──────── Data provided

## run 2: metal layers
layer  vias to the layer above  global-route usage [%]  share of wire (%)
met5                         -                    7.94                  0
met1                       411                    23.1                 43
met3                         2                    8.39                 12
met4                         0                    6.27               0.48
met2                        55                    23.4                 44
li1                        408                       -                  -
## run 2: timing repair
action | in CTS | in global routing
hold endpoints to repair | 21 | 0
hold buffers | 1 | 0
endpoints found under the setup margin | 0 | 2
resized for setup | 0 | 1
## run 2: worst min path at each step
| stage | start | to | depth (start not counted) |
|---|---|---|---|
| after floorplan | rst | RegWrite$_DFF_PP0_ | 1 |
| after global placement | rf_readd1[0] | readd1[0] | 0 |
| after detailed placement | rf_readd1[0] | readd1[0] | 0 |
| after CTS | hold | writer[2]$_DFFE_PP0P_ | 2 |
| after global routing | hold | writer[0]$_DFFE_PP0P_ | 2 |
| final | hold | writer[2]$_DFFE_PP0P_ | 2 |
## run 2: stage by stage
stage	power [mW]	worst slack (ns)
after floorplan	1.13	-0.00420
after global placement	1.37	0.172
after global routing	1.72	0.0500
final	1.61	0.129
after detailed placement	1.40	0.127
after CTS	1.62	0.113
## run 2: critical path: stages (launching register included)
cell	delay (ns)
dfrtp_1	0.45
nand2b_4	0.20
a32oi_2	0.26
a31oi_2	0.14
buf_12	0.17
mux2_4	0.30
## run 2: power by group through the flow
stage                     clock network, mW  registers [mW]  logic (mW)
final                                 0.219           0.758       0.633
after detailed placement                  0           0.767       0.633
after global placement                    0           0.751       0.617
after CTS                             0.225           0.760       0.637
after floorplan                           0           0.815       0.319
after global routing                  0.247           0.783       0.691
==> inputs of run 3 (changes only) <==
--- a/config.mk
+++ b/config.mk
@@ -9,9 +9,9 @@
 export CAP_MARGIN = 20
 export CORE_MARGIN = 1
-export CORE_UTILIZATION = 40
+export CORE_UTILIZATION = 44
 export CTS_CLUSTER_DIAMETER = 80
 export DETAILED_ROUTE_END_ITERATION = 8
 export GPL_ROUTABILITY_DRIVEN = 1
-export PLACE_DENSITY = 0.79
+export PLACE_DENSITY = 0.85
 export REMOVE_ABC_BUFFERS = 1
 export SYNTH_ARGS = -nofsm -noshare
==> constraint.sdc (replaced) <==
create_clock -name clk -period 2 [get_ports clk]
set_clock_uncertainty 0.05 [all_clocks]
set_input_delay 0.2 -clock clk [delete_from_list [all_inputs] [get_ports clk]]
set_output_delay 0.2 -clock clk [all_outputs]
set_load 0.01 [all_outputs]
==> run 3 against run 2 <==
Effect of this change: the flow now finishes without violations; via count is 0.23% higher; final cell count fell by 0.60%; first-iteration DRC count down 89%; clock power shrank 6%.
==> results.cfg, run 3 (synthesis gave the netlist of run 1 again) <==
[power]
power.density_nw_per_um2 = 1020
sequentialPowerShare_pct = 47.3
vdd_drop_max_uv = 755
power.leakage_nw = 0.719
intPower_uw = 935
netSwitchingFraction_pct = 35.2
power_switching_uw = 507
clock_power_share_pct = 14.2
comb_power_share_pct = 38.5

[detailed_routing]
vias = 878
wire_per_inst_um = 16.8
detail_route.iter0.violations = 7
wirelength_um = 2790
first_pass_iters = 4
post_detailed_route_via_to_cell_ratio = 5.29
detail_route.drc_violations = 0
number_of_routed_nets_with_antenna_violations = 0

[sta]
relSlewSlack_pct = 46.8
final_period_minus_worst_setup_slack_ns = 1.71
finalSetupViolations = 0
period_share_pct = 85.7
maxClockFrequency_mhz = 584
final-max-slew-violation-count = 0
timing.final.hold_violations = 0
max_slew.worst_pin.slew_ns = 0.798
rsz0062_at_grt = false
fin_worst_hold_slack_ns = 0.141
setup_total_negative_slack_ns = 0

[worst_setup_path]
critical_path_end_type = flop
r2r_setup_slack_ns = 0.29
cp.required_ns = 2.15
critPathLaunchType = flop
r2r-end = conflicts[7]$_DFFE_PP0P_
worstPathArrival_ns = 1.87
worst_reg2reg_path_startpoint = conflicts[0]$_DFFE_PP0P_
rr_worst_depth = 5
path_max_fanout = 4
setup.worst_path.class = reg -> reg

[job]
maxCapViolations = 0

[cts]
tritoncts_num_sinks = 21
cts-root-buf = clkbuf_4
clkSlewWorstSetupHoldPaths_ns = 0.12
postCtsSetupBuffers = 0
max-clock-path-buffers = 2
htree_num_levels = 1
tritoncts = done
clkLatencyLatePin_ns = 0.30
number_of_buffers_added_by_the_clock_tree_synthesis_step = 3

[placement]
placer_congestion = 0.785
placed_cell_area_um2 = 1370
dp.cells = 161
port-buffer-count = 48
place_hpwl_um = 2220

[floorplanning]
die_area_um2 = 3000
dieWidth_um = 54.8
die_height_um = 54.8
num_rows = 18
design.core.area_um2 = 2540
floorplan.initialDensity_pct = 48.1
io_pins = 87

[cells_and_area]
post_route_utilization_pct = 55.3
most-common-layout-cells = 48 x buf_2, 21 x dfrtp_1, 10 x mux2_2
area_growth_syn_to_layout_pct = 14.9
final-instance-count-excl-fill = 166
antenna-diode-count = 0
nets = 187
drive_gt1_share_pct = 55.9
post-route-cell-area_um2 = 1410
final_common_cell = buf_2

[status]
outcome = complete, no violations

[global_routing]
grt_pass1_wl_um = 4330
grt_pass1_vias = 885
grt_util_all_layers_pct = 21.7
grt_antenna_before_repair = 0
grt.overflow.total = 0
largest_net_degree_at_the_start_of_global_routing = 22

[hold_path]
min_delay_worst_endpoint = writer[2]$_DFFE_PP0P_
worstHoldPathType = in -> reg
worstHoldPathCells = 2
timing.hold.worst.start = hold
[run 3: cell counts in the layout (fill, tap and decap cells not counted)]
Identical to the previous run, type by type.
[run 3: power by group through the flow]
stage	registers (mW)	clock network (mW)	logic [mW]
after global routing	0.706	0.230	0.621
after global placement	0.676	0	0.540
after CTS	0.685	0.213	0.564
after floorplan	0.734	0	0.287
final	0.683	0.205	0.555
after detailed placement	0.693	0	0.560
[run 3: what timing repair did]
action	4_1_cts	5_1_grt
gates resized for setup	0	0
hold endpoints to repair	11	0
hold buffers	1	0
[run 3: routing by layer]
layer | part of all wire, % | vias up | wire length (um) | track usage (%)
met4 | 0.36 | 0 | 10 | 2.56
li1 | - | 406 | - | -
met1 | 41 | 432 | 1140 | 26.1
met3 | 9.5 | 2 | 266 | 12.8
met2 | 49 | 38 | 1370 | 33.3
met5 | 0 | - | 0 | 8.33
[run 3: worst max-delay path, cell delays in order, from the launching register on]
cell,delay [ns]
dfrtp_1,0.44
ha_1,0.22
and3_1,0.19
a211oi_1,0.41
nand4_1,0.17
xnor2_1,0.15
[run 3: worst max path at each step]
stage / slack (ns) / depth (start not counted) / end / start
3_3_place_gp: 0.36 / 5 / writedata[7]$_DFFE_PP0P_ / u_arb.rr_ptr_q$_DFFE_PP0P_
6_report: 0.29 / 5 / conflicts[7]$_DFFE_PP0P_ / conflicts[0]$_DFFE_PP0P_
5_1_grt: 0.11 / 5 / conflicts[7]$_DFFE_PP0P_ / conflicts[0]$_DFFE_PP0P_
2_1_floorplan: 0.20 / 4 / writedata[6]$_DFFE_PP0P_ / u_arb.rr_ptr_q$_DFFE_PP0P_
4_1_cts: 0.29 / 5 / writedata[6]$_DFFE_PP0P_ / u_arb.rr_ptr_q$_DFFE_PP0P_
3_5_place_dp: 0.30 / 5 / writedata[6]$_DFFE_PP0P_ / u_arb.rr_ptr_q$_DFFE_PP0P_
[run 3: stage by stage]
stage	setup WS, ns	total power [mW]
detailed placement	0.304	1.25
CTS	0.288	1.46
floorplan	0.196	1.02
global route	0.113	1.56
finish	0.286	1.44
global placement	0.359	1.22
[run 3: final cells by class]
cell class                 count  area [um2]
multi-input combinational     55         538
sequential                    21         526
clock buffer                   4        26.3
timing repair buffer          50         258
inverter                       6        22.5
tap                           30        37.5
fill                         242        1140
## src/rtl/fnd_scan_periph.sv

```systemverilog
// fnd_scan_periph: APB-programmable 4-digit, 7-segment display scanner.
// Registers: FCR (enable), FDR (four hex digits), FDP (decimal points),
// FPR (scan prescale). Each access is answered with one wait state.
// The display is multiplexed one digit at a time, paced by a prescaler.
// Optional build macro FND_LEADING_ZERO_BLANK_EN blanks leading zero digits
// above the most-significant nonzero nibble, unless that digit's decimal
// point is lit. Digit 0 is never blanked.
//
// APB handshake FSM
//   state    | meaning
//   APB_IDLE | waiting for PSEL&&PENABLE; commits the access and raises PREADY
//   APB_ACK  | PREADY high for this one cycle; any held select is ignored
module fnd_scan_periph (
  input  logic        PCLK,
  input  logic        PRESET,
  input  logic [3:0]  PADDR,
  input  logic [31:0] PWDATA,
  input  logic        PWRITE,
  input  logic        PENABLE,
  input  logic        PSEL,
  output logic [31:0] PRDATA,
  output logic        PREADY,
  output logic [3:0]  fndcomm,
  output logic [7:0]  fndfont
);

  typedef enum logic {
    APB_IDLE = 1'b0,
    APB_ACK  = 1'b1
  } apb_state_t;

  localparam logic [1:0]  SEL_FCR   = 2'd0;
  localparam logic [1:0]  SEL_FDR   = 2'd1;
  localparam logic [1:0]  SEL_FDP   = 2'd2;
  localparam logic [1:0]  SEL_FPR   = 2'd3;
  localparam logic [15:0] FPR_RESET = 16'd49999;

  apb_state_t  apb_state;
  logic        fcr;
  logic [15:0] fdr;
  logic [3:0]  fdp;
  logic [15:0] fpr;
  logic [15:0] presc;
  logic [1:0]  idx;

  logic        access;
  logic        fpr_wr;
  logic        tick;
  logic [1:0]  reg_sel;
  logic [31:0] rd_mux;
  logic [3:0]  digit;
  logic [6:0]  seg;
  logic        blank;
  logic        unused_bits;

  assign reg_sel     = PADDR[3:2];
  // A transfer starts only from idle, so the cycle that shows PREADY
  // cannot commit a second time even though PSEL/PENABLE are still high.
  assign access      = PSEL && PENABLE && !PREADY && (apb_state == APB_IDLE);
  assign fpr_wr      = access && PWRITE && (reg_sel == SEL_FPR);
  assign tick        = fcr && (presc == fpr);
  assign unused_bits = ^{PADDR[1:0], PWDATA[31:16]};

  // Read-back mux; unimplemented bits read as zero.
  always_comb begin
    rd_mux = 32'd0;
    case (reg_sel)
      SEL_FCR: rd_mux = {31'd0, fcr};
      SEL_FDR: rd_mux = {16'd0, fdr};
      SEL_FDP: rd_mux = {28'd0, fdp};
      SEL_FPR: rd_mux = {16'd0, fpr};
      default: rd_mux = 32'd0;
    endcase
  end

  // APB handshake FSM with register commit and registered read data.
  always_ff @(posedge PCLK) begin
    if (PRESET) begin
      apb_state <= APB_IDLE;
      PREADY    <= 1'b0;
      PRDATA    <= 32'd0;
      fcr       <= 1'b0;
      fdr       <= 16'd0;
      fdp       <= 4'd0;
      fpr       <= FPR_RESET;
    end else begin
      case (apb_state)
        APB_IDLE: begin
          if (access) begin
            apb_state <= APB_ACK;
            PREADY    <= 1'b1;
            if (PWRITE) begin
              case (reg_sel)
                SEL_FCR: fcr <= PWDATA[0];
                SEL_FDR: fdr <= PWDATA[15:0];
                SEL_FDP: fdp <= PWDATA[3:0];
                SEL_FPR: fpr <= PWDATA[15:0];
                default: ;
              endcase
            end else begin
              PRDATA <= rd_mux;
            end
          end
        end
        APB_ACK: begin
          apb_state <= APB_IDLE;
          PREADY    <= 1'b0;
        end
        default: begin
          apb_state <= APB_IDLE;
          PREADY    <= 1'b0;
        end
      endcase
    end
  end

  // Prescaler and digit index; both parked at zero while disabled so that
  // re-enabling always starts a full slot on digit 0.
  always_ff @(posedge PCLK) begin
    if (PRESET || !fcr) begin
      presc <= 16'd0;
      idx   <= 2'd0;
    end else begin
      // An FPR write restarts the slot timer but leaves the digit alone;
      // a tick landing on the same edge still advances the digit.
      if (tick || fpr_wr) begin
        presc <= 16'd0;
      end else begin
        presc <= presc + 16'd1;
      end
      if (tick) begin
        idx <= idx + 2'd1;
      end
    end
  end

  // Select the nibble of the digit currently being scanned.
  always_comb begin
    digit = 4'd0;
    case (idx)
      2'd0: digit = fdr[3:0];
      2'd1: digit = fdr[7:4];
      2'd2: digit = fdr[11:8];
      2'd3: digit = fdr[15:12];
      default: digit = 4'd0;
    endcase
  end

  // Hex to active-low segment pattern (g..a).
  always_comb begin
    seg = 7'h7F;
    case (digit)
      4'h0: seg = 7'h40;
      4'h1: seg = 7'h79;
      4'h2: seg = 7'h24;
      4'h3: seg = 7'h30;
      4'h4: seg = 7'h19;
      4'h5: seg = 7'h12;
      4'h6: seg = 7'h02;
      4'h7: seg = 7'h78;
      4'h8: seg = 7'h00;
      4'h9: seg = 7'h10;
      4'hA: seg = 7'h08;
      4'hB: seg = 7'h03;
      4'hC: seg = 7'h46;
      4'hD: seg = 7'h21;
      4'hE: seg = 7'h06;
      4'hF: seg = 7'h0E;
      default: seg = 7'h7F;
    endcase
  end

`ifdef FND_LEADING_ZERO_BLANK_EN
  logic [1:0] msn;

  // Position of the most-significant nonzero nibble (0 when FDR is zero).
  always_comb begin
    msn = 2'd0;
    if (fdr[7:4]   != 4'd0) msn = 2'd1;
    if (fdr[11:8]  != 4'd0) msn = 2'd2;
    if (fdr[15:12] != 4'd0) msn = 2'd3;
  end

  // idx > msn implies idx > 0, so digit 0 is never blanked.
  assign blank = (idx > msn) && !fdp[idx];
`else
  assign blank = 1'b0;
`endif

  // Drive the selected digit; everything dark while disabled or blanked.
  always_comb begin
    fndcomm = 4'hF;
    fndfont = 8'hFF;
    if (fcr && !blank) begin
      fndcomm[idx] = 1'b0;
      fndfont      = {~fdp[idx], seg};
    end
  end

endmodule
```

────────────────

_Problem statement_:
Where the line holding "comb_power_share_pct = 38.5" appears in the listing above, start reproducing exactly, and end with the line holding "detail_route.drc_violations = 0".

_Solution_:
comb_power_share_pct = 38.5

[detailed_routing]
vias = 878
wire_per_inst_um = 16.8
detail_route.iter0.violations = 7
wirelength_um = 2790
first_pass_iters = 4
post_detailed_route_via_to_cell_ratio = 5.29
detail_route.drc_violations = 0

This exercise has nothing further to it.